* **Task to carry out**
Once the line containing "metrics by stage" is found in the records below, return it and each following line exactly, up to and including the line containing "all wire, %", and nothing else.

[Stored data]
::::::::
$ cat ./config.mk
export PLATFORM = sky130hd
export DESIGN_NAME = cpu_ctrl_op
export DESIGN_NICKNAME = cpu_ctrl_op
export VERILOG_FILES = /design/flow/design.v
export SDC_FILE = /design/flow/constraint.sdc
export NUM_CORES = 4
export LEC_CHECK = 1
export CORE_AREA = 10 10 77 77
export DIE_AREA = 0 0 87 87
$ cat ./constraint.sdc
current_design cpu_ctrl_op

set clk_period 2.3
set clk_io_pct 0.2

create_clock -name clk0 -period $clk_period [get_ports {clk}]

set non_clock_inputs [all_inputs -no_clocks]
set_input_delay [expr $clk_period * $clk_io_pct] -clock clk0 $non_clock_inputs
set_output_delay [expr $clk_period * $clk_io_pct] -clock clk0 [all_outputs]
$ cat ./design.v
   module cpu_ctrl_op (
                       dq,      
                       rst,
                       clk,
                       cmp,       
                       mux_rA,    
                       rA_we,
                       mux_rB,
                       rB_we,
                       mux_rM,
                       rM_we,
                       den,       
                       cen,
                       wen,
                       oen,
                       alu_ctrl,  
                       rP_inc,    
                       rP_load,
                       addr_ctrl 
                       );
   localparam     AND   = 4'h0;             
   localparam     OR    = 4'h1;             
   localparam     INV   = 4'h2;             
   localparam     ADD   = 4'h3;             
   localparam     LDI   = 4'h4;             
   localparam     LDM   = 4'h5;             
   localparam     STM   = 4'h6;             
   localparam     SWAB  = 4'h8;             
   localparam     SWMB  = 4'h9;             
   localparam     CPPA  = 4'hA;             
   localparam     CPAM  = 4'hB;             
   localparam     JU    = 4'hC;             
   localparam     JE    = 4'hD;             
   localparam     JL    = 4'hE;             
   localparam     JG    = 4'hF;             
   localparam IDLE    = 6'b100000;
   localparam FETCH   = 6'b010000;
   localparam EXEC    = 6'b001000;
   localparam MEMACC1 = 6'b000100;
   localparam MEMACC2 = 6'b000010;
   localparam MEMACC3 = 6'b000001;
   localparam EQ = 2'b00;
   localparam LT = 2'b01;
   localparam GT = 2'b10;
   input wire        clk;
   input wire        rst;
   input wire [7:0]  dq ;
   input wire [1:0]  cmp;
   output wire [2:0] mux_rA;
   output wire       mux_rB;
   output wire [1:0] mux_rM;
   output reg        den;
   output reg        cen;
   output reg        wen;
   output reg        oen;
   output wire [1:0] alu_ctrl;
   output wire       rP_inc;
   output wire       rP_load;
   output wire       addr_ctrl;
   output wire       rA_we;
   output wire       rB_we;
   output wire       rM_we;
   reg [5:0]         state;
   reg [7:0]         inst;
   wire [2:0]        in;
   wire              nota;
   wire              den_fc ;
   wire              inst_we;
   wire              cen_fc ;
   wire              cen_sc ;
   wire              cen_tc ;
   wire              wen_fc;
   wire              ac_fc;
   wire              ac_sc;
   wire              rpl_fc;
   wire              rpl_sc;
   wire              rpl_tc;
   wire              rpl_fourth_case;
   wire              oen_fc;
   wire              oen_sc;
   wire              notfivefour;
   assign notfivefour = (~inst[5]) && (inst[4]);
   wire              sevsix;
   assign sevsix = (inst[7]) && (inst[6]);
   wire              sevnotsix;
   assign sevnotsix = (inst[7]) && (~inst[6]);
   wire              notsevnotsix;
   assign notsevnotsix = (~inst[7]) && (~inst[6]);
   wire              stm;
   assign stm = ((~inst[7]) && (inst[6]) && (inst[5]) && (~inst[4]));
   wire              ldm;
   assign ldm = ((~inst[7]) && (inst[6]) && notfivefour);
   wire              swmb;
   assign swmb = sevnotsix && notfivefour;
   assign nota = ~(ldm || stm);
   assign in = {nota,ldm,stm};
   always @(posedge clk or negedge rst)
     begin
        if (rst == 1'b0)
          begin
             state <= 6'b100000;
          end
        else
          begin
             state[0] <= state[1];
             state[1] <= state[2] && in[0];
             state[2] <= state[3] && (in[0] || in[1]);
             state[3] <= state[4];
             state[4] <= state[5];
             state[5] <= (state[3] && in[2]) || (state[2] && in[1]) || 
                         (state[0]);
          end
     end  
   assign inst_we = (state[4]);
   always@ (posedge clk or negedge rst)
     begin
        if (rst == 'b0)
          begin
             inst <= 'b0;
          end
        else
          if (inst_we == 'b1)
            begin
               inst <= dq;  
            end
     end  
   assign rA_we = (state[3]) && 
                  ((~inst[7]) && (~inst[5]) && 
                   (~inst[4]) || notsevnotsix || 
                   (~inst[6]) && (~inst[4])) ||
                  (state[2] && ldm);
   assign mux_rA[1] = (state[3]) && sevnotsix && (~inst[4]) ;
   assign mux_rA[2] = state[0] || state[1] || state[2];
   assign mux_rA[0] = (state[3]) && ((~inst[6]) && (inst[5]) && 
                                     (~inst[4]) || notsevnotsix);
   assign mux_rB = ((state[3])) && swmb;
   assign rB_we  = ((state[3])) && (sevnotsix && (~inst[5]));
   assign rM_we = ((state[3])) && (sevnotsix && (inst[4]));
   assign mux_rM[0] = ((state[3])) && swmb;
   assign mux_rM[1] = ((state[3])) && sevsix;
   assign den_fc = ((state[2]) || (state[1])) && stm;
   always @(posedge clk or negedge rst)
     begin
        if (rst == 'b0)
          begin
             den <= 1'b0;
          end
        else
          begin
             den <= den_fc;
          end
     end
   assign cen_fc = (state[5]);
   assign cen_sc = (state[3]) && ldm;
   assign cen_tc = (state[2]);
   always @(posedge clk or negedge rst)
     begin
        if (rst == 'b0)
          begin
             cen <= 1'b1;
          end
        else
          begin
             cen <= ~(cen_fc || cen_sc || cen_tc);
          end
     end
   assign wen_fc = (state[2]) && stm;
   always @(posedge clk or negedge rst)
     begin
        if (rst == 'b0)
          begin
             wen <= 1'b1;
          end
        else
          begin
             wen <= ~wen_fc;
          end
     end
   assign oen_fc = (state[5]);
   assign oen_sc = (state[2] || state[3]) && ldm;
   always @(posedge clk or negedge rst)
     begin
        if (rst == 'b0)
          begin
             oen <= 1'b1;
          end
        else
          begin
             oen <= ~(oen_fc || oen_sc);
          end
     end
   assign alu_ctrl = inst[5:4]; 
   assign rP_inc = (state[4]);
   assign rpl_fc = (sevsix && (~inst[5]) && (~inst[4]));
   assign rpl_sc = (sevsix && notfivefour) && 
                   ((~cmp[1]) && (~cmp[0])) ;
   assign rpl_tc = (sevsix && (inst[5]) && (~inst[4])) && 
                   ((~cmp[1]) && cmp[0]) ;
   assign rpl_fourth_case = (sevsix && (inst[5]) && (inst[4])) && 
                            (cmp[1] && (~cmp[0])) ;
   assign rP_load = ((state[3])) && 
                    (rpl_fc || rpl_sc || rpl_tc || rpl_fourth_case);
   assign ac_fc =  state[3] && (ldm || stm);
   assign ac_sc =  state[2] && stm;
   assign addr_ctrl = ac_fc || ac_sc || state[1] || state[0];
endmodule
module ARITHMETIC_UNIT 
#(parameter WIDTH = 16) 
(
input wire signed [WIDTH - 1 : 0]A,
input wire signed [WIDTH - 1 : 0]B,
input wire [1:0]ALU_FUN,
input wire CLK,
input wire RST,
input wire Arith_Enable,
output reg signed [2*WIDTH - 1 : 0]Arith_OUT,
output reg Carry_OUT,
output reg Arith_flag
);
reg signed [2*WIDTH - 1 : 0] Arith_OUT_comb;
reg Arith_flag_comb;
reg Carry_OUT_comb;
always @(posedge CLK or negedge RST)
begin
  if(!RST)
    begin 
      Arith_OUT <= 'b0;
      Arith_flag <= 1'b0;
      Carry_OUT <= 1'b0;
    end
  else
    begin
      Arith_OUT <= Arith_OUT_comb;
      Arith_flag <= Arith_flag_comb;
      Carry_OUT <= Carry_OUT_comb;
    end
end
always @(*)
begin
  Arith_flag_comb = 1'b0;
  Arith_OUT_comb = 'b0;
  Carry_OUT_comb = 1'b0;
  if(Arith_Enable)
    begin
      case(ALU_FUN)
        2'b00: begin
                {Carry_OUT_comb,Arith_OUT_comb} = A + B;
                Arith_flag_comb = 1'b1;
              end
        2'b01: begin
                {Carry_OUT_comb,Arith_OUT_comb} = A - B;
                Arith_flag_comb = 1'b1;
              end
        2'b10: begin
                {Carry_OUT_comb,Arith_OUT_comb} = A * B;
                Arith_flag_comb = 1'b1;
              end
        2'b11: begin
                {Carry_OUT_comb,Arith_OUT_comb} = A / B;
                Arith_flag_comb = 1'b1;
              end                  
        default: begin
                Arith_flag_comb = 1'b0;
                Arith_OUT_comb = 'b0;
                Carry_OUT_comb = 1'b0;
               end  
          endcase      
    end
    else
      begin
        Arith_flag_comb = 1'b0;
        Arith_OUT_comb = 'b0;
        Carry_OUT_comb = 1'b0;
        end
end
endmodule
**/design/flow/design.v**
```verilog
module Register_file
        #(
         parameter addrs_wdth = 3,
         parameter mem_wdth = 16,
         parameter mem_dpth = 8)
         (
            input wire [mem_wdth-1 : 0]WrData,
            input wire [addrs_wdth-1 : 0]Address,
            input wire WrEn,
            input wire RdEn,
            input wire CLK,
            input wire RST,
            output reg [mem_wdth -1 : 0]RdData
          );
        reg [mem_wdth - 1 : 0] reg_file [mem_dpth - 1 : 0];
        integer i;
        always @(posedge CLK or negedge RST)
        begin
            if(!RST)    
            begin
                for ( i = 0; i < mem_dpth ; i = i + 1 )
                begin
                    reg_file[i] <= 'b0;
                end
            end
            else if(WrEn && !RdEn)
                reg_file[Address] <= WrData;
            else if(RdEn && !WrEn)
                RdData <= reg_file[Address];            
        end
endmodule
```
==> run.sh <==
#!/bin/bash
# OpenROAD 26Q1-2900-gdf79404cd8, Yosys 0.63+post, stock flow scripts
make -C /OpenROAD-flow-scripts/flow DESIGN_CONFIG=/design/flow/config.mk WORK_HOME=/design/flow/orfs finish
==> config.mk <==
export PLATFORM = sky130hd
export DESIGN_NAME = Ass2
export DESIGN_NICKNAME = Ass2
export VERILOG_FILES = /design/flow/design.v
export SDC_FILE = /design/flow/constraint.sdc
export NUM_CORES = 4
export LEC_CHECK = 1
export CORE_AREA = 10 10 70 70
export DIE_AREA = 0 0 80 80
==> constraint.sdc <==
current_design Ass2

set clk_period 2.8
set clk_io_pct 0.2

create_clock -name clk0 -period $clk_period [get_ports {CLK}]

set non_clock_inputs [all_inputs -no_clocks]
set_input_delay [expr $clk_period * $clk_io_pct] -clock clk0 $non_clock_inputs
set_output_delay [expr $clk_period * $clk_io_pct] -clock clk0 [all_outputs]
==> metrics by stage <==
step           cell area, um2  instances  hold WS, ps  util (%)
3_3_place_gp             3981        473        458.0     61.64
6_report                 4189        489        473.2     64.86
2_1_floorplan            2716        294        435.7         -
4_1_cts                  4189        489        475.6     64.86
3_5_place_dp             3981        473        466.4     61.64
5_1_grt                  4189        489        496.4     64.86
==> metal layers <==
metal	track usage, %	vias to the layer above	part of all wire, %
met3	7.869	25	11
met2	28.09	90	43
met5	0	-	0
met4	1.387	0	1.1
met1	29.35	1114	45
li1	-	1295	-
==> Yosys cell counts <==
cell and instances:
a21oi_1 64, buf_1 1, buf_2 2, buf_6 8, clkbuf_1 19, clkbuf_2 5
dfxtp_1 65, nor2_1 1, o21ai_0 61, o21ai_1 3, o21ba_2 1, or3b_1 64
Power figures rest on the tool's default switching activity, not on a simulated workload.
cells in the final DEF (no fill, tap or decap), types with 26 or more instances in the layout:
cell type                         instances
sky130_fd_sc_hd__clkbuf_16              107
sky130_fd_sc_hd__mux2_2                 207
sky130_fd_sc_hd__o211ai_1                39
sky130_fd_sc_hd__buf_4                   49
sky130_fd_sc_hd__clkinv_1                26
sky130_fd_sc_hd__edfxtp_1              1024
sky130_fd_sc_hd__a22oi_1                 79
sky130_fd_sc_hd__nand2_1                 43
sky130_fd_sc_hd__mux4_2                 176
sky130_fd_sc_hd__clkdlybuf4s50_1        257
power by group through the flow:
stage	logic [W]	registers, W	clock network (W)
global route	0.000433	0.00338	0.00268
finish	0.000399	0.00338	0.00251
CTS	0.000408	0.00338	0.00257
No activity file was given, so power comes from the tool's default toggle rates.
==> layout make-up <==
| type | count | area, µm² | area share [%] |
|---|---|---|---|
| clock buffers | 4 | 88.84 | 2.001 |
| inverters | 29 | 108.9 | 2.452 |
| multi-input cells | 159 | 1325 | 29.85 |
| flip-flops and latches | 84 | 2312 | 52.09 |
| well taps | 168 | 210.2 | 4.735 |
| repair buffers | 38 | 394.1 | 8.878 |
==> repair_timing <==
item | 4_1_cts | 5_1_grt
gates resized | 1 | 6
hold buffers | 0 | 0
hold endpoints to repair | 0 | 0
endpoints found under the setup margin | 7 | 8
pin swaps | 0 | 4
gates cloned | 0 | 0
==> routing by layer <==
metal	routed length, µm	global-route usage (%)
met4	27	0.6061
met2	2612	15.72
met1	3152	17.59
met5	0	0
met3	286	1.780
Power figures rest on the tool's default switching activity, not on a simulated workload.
::::::::
* **Answer for this exercise**
==> metrics by stage <==
step           cell area, um2  instances  hold WS, ps  util (%)
3_3_place_gp             3981        473        458.0     61.64
6_report                 4189        489        473.2     64.86
2_1_floorplan            2716        294        435.7         -
4_1_cts                  4189        489        475.6     64.86
3_5_place_dp             3981        473        466.4     61.64
5_1_grt                  4189        489        496.4     64.86
==> metal layers <==
metal	track usage, %	vias to the layer above	part of all wire, %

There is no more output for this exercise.